The FrameWorks Institute identifies the most effective ways to talk about complicated social issues such as criminal justice, education, climate change, and immigration by developing a deep understanding of public attitudes and thinking. It does so through rigorous cognitive and social science research into how Americans view these challenges and what information might help ordinary people better understand and engage on critical issues.
FrameWorks has pioneered an approach to communications it calls Strategic Frame Analysis, which yields clear and actionable insights into how the framing of issues affects people’s sense of efficacy, urgency, and appraisal of public solutions. The approach integrates the cross-disciplinary work of anthropologists, linguists, political scientists, and sociologists who research public attitudes through surveys, in-depth and “man on the street” interviews, media analysis, and expert study groups. From this deep and broad set of inputs, it produces communications and framing materials designed to help the public understand complicated issues through comprehensible metaphors and examples.

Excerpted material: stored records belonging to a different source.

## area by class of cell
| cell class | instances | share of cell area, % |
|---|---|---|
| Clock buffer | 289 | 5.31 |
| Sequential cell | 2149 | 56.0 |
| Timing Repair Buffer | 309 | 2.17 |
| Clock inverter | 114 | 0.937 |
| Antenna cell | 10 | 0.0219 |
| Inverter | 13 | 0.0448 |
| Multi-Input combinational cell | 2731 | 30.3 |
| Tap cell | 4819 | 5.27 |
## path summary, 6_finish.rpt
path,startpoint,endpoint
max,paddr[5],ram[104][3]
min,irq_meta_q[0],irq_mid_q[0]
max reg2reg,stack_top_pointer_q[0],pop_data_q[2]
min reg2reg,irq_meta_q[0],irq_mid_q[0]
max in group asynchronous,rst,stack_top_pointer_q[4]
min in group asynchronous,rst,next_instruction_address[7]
$ cat config.mk
export PLATFORM = sky130hd
export DESIGN_NAME = omd_bank
export DESIGN_NICKNAME = d
export VERILOG_FILES = /design/src/omd_pkg.sv /design/src/omd_bank.sv
export VERILOG_INCLUDE_DIRS = /design/src
export SDC_FILE = /design/constraint.sdc
export NUM_CORES = 1
export LEC_CHECK = 0
export ABC_AREA = 1
export BUFFER_PORTS_ARGS = -buffer_cell sky130_fd_sc_hd__buf_4
export CAP_MARGIN = 20
export CORE_UTILIZATION = 40
export CTS_BUF_LIST = sky130_fd_sc_hd__clkbuf_16
export CTS_CLUSTER_SIZE = 24
export DETAILED_ROUTE_END_ITERATION = 8
export PLACE_DENSITY = 0.69
export SYNTH_ARGS = -nofsm -noshare
export SYNTH_HDL_FRONTEND = slang
export SYNTH_SLANG_ARGS = --single-unit
$ cat constraint.sdc
create_clock -name clk_sys -period 3.4 [get_ports clk_sys]
set_input_delay 0.51 -clock clk_sys [delete_from_list [all_inputs] [get_ports clk_sys]]
set_output_delay 0.51 -clock clk_sys [all_outputs]
set_load 0.01 [all_outputs]
$ cat src/omd_regs.svh
/*
  Constants of the output-module diagnostic record bank: object numbers,
  record layout, fixed descriptor values and timing counts.
  Assumes inclusion by the bank module only, not by omd_pkg.sv.
*/
`ifndef OMD_REGS_SVH
`define OMD_REGS_SVH

// Record-set numbers.
`define OMD_DS_PARAM      8'h00
`define OMD_DS_DIAG       8'h01
// CANopen indices.
`define OMD_IX_PARAM      16'h3100
`define OMD_IX_DIAG_SHORT 16'h2f00
`define OMD_IX_DIAG_FULL  16'h2f01
// Industrial Ethernet diagnostic index, parameter subentries and diagnostic subentries.
`define OMD_SX_DIAG       16'h5005
`define OMD_SX_PARAM_LO   8'h01
`define OMD_SX_PARAM_HI   8'h03
`define OMD_SX_BYTE_LO    8'h02
`define OMD_SX_BYTE_HI    8'h11
`define OMD_SX_STAMP      8'h13
// Parameter byte positions.
`define OMD_P_DIAG        2'd0
`define OMD_P_WB          2'd1
`define OMD_P_SC          2'd2
`define OMD_P_COUNT       5'd3
// Diagnostic record layout.
`define OMD_R_ERR_A       5'd0
`define OMD_R_MODINFO     5'd1
`define OMD_R_RSVD        5'd2
`define OMD_R_ERR_D       5'd3
`define OMD_R_KIND        5'd4
`define OMD_R_BITS        5'd5
`define OMD_R_CHANS       5'd6
`define OMD_R_MAP         5'd7
`define OMD_R_DETAIL      5'd8
`define OMD_R_STAMP       5'd16
`define OMD_R_SHORT_LEN   5'd4
`define OMD_R_LEN         5'd20
// Parameter values and fixed descriptors.
`define OMD_DIAG_OFF      8'h00
`define OMD_DIAG_ON       8'h40
`define OMD_PARAM_RST     8'h00
`define OMD_MODINFO       8'h1f
`define OMD_CHAN_KIND     8'h72
`define OMD_DIAG_BITS     8'h08
`define OMD_CHAN_COUNT    8'h08
// Timing: one microsecond at the 10 ns system clock.
`define OMD_US_NS         1000
`define OMD_CLK_NS        10
`define OMD_US_CYCLES     (`OMD_US_NS / `OMD_CLK_NS)

`endif

$ cat src/omd_pkg.sv
/*
  Types of the output-module diagnostic record bank.
  Assumes omd_regs.svh sits in the include path.
*/
package omd_pkg;
  // Addressing scheme of a request.
  typedef enum logic [1:0] {
    OMD_KIND_RECSET = 2'b00,
    OMD_KIND_CANIX  = 2'b01,
    OMD_KIND_ETHSX  = 2'b10
  } omd_kind_t;
endpackage : omd_pkg
## src/usil_pkg.sv

```systemverilog
package usil_pkg;
  localparam int FIELD_W = 16;
  localparam int ADDR_W = 8;
  localparam logic [7:0] OFF_INDEX = 8'h00;
  localparam logic [7:0] OFF_LENGTH = 8'h04;
  localparam logic [7:0] OFF_CTRL = 8'h08;
  localparam int CTRL_HOST_BIT = 0;
  localparam int CTRL_REQ_BIT = 1;
  localparam logic [15:0] FIELD_RST = 16'h0000;
  localparam logic HOST_MODE_RST = 1'h0;
  localparam logic [1:0] RESP_OKAY = 2'h0;
  localparam logic [1:0] RESP_SLVERR = 2'h2;
  typedef enum {USIL_REG_INDEX, USIL_REG_LENGTH, USIL_REG_CTRL, USIL_REG_NONE} usil_reg_t;
endpackage

```

## src/usil_field.sv

```systemverilog
`timescale 1ns/10ps
module usil_field #(
  parameter int WIDTH = 16
) (
  input wire logic sys_clk_in,
  input wire logic srst_in,
  input wire logic host_mode_in,
  input wire logic sw_we_in,
  input wire logic [1:0] sw_strb_in,
  input wire logic [WIDTH-1:0] sw_data_in,
  input wire logic cap_in,
  input wire logic [WIDTH-1:0] cap_data_in,
  output logic [WIDTH-1:0] value_out
);
  logic [WIDTH-1:0] next_value;

  generate
    if (WIDTH != 16) begin : g_bad_width
      $error("usil_field: WIDTH must be 16");
    end
  endgenerate

  always_comb begin
    next_value = value_out;
    if (host_mode_in) begin
      // Byte lanes: low byte in bits 7-0, high byte in bits 15-8
      if (sw_we_in && sw_strb_in[0]) begin
        next_value[7:0] = sw_data_in[7:0];
      end
      if (sw_we_in && sw_strb_in[1]) begin
        next_value[15:8] = sw_data_in[15:8];
      end
    end else if (cap_in) begin
      // Software writes are dropped here; only a received setup changes the value
      next_value = cap_data_in;
    end
  end

  always_ff @(posedge sys_clk_in) begin
    if (srst_in) begin
      value_out <= usil_pkg::FIELD_RST;
    end else begin
      value_out <= next_value;
    end
  end
endmodule

```

## src/usil_regs.sv

```systemverilog
// Function
// - Each field is 16 bits; bits 7-0 low byte, bits 15-8 high byte.
// - Software can read the index value of the current setup request.
// - Software can read the length value of the current setup request.
// - Peripheral mode: index field stores the received setup index value.
// - Peripheral mode: software writes to the index field are ignored.
// - Peripheral mode: length field stores the received setup length value.
// - Peripheral mode: software writes to the length field are ignored.
//
// Local design decisions: the register offsets and the AXI4-Lite interface to the registers.
`timescale 1ns/10ps
module usil_regs #(
  parameter int FIELD_W = usil_pkg::FIELD_W
) (
  input wire logic sys_clk_in,
  input wire logic srst_in,
  input wire logic [7:0] s_axi_awaddr_in,
  input wire logic s_axi_awvalid_in,
  output logic s_axi_awready_out,
  input wire logic [31:0] s_axi_wdata_in,
  input wire logic [3:0] s_axi_wstrb_in,
  input wire logic s_axi_wvalid_in,
  output logic s_axi_wready_out,
  output logic [1:0] s_axi_bresp_out,
  output logic s_axi_bvalid_out,
  input wire logic s_axi_bready_in,
  input wire logic [7:0] s_axi_araddr_in,
  input wire logic s_axi_arvalid_in,
  output logic s_axi_arready_out,
  output logic [31:0] s_axi_rdata_out,
  output logic [1:0] s_axi_rresp_out,
  output logic s_axi_rvalid_out,
  input wire logic s_axi_rready_in,
  input wire logic rx_setup_valid_in,
  input wire logic [15:0] rx_index_in,
  input wire logic [15:0] rx_length_in,
  input wire logic tx_setup_done_in,
  output logic host_mode_out,
  output logic setup_send_request_flag_out,
  output logic [15:0] tx_index_out,
  output logic [15:0] tx_length_out
);
  generate
    if (FIELD_W != 16) begin : g_bad_width
      $error("usil_regs: FIELD_W must be 16");
    end
  endgenerate

  function automatic usil_pkg::usil_reg_t usil_decode(input logic [7:0] addr);
    case (addr)
      usil_pkg::OFF_INDEX: usil_decode = usil_pkg::USIL_REG_INDEX;
      usil_pkg::OFF_LENGTH: usil_decode = usil_pkg::USIL_REG_LENGTH;
      usil_pkg::OFF_CTRL: usil_decode = usil_pkg::USIL_REG_CTRL;
      default: usil_decode = usil_pkg::USIL_REG_NONE;
    endcase
  endfunction

  // Write channel state
  logic aw_full;
  logic w_full;
  logic [7:0] aw_addr;
  logic [31:0] w_data;
  logic [3:0] w_strb;
  logic next_aw_full;
  logic next_w_full;
  logic [7:0] next_aw_addr;
  logic [31:0] next_w_data;
  logic [3:0] next_w_strb;
  logic next_bvalid;
  logic [1:0] next_bresp;
  logic do_write;
  usil_pkg::usil_reg_t wr_reg;

  always_comb begin
    next_aw_full = aw_full;
    next_w_full = w_full;
    next_aw_addr = aw_addr;
    next_w_data = w_data;
    next_w_strb = w_strb;
    next_bvalid = s_axi_bvalid_out;
    next_bresp = s_axi_bresp_out;
    wr_reg = usil_decode(aw_addr);
    // Both halves are held until the previous response has been taken
    do_write = aw_full && w_full && !s_axi_bvalid_out;
    if (s_axi_awvalid_in && s_axi_awready_out) begin
      next_aw_full = 1'b1;
      next_aw_addr = s_axi_awaddr_in;
    end
    if (s_axi_wvalid_in && s_axi_wready_out) begin
      next_w_full = 1'b1;
      next_w_data = s_axi_wdata_in;
      next_w_strb = s_axi_wstrb_in;
    end
    if (s_axi_bvalid_out && s_axi_bready_in) begin
      next_bvalid = 1'b0;
    end
    if (do_write) begin
      next_aw_full = 1'b0;
      next_w_full = 1'b0;
      next_bvalid = 1'b1;
      next_bresp = (wr_reg == usil_pkg::USIL_REG_NONE) ? usil_pkg::RESP_SLVERR
                                                        : usil_pkg::RESP_OKAY;
    end
  end

  always_ff @(posedge sys_clk_in) begin
    if (srst_in) begin
      aw_full <= 1'b0;
      w_full <= 1'b0;
      aw_addr <= 8'h00;
      w_data <= 32'h0000_0000;
      w_strb <= 4'h0;
      s_axi_bvalid_out <= 1'b0;
      s_axi_bresp_out <= usil_pkg::RESP_OKAY;
      s_axi_awready_out <= 1'b0;
      s_axi_wready_out <= 1'b0;
    end else begin
      aw_full <= next_aw_full;
      w_full <= next_w_full;
      aw_addr <= next_aw_addr;
      w_data <= next_w_data;
      w_strb <= next_w_strb;
      s_axi_bvalid_out <= next_bvalid;
      s_axi_bresp_out <= next_bresp;
      s_axi_awready_out <= !next_aw_full;
      s_axi_wready_out <= !next_w_full;
    end
  end

  // Control register: mode bit and send request flag
  logic next_host_mode;
  logic next_req;
  logic set_req;
  logic ctrl_we;

  always_comb begin
    ctrl_we = do_write && (wr_reg == usil_pkg::USIL_REG_CTRL) && w_strb[0];
    next_host_mode = host_mode_out;
    if (ctrl_we) begin
      next_host_mode = w_data[usil_pkg::CTRL_HOST_BIT];
    end
    // Only a one starts a send; a zero request bit cannot cancel one in flight, but clearing host mode does
    // The same write must keep host mode, or the request would linger in peripheral mode
    set_req = ctrl_we && host_mode_out && w_data[usil_pkg::CTRL_HOST_BIT]
              && w_data[usil_pkg::CTRL_REQ_BIT];
    next_req = setup_send_request_flag_out;
    if (tx_setup_done_in || !next_host_mode) begin
      next_req = 1'b0;
    end
    if (set_req) begin
      next_req = 1'b1;
    end
  end

  always_ff @(posedge sys_clk_in) begin
    if (srst_in) begin
      host_mode_out <= usil_pkg::HOST_MODE_RST;
      setup_send_request_flag_out <= 1'b0;
    end else begin
      host_mode_out <= next_host_mode;
      setup_send_request_flag_out <= next_req;
    end
  end

  // The two setup fields; the core sends tx_index_out and tx_length_out as held
  logic idx_we;
  logic len_we;
  assign idx_we = do_write && (wr_reg == usil_pkg::USIL_REG_INDEX);
  assign len_we = do_write && (wr_reg == usil_pkg::USIL_REG_LENGTH);

  usil_field #(.WIDTH(FIELD_W)) u_index (
    .sys_clk_in(sys_clk_in),
    .srst_in(srst_in),
    .host_mode_in(host_mode_out),
    .sw_we_in(idx_we),
    .sw_strb_in(w_strb[1:0]),
    .sw_data_in(w_data[15:0]),
    .cap_in(rx_setup_valid_in),
    .cap_data_in(rx_index_in),
    .value_out(tx_index_out)
  );

  usil_field #(.WIDTH(FIELD_W)) u_length (
    .sys_clk_in(sys_clk_in),
    .srst_in(srst_in),
    .host_mode_in(host_mode_out),
    .sw_we_in(len_we),
    .sw_strb_in(w_strb[1:0]),
    .sw_data_in(w_data[15:0]),
    .cap_in(rx_setup_valid_in),
    .cap_data_in(rx_length_in),
    .value_out(tx_length_out)
  );

  // Read channel
  logic next_rvalid;
  logic next_arready;
  logic [31:0] next_rdata;
  logic [1:0] next_rresp;
  usil_pkg::usil_reg_t rd_reg;

  always_comb begin
    next_rvalid = s_axi_rvalid_out;
    next_rdata = s_axi_rdata_out;
    next_rresp = s_axi_rresp_out;
    rd_reg = usil_decode(s_axi_araddr_in);
    if (s_axi_rvalid_out && s_axi_rready_in) begin
      next_rvalid = 1'b0;
    end
    if (s_axi_arvalid_in && s_axi_arready_out) begin
      next_rvalid = 1'b1;
      next_rresp = usil_pkg::RESP_OKAY;
      case (rd_reg)
        usil_pkg::USIL_REG_INDEX: next_rdata = {16'h0000, tx_index_out};
        usil_pkg::USIL_REG_LENGTH: next_rdata = {16'h0000, tx_length_out};
        usil_pkg::USIL_REG_CTRL: next_rdata = {30'h0, setup_send_request_flag_out,
                                               host_mode_out};
        default: begin
          next_rdata = 32'h0000_0000;
          next_rresp = usil_pkg::RESP_SLVERR;
        end
      endcase
    end
    next_arready = !next_rvalid;
  end

  always_ff @(posedge sys_clk_in) begin
    if (srst_in) begin
      s_axi_rvalid_out <= 1'b0;
      s_axi_rdata_out <= 32'h0000_0000;
      s_axi_rresp_out <= usil_pkg::RESP_OKAY;
      s_axi_arready_out <= 1'b0;
    end else begin
      s_axi_rvalid_out <= next_rvalid;
      s_axi_rdata_out <= next_rdata;
      s_axi_rresp_out <= next_rresp;
      s_axi_arready_out <= next_arready;
    end
  end
endmodule

```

The Institute makes its research and messaging guidance publicly available for use by scientists, policy leaders, and advocates to help them involve the public in deliberative processes addressing critical issues.
Working with neuroscientists at the Center for the Developing Child at Harvard University, the Institute developed the term “toxic stress” to describe the biological impacts on children of chronic exposure to adversity. Both the American Academy of Pediatrics and the Canadian Royal College of Surgeons and Physicians have issued policy statements on toxic stress. FrameWorks also developed the term “heat trapping blanket” to help the public understand the underlying mechanism by which greenhouse gases warm the planet and create climate change. This metaphor is now used by several nonprofits and the Environmental Protection Agency in explaining the science behind climate change.
The Institute will use its $1 million MacArthur Award to establish a reserve fund, create an experimentation fund to develop new communications research methods, conduct strategic planning, and create new partnerships with universities to incorporate its methodology into academic curricula.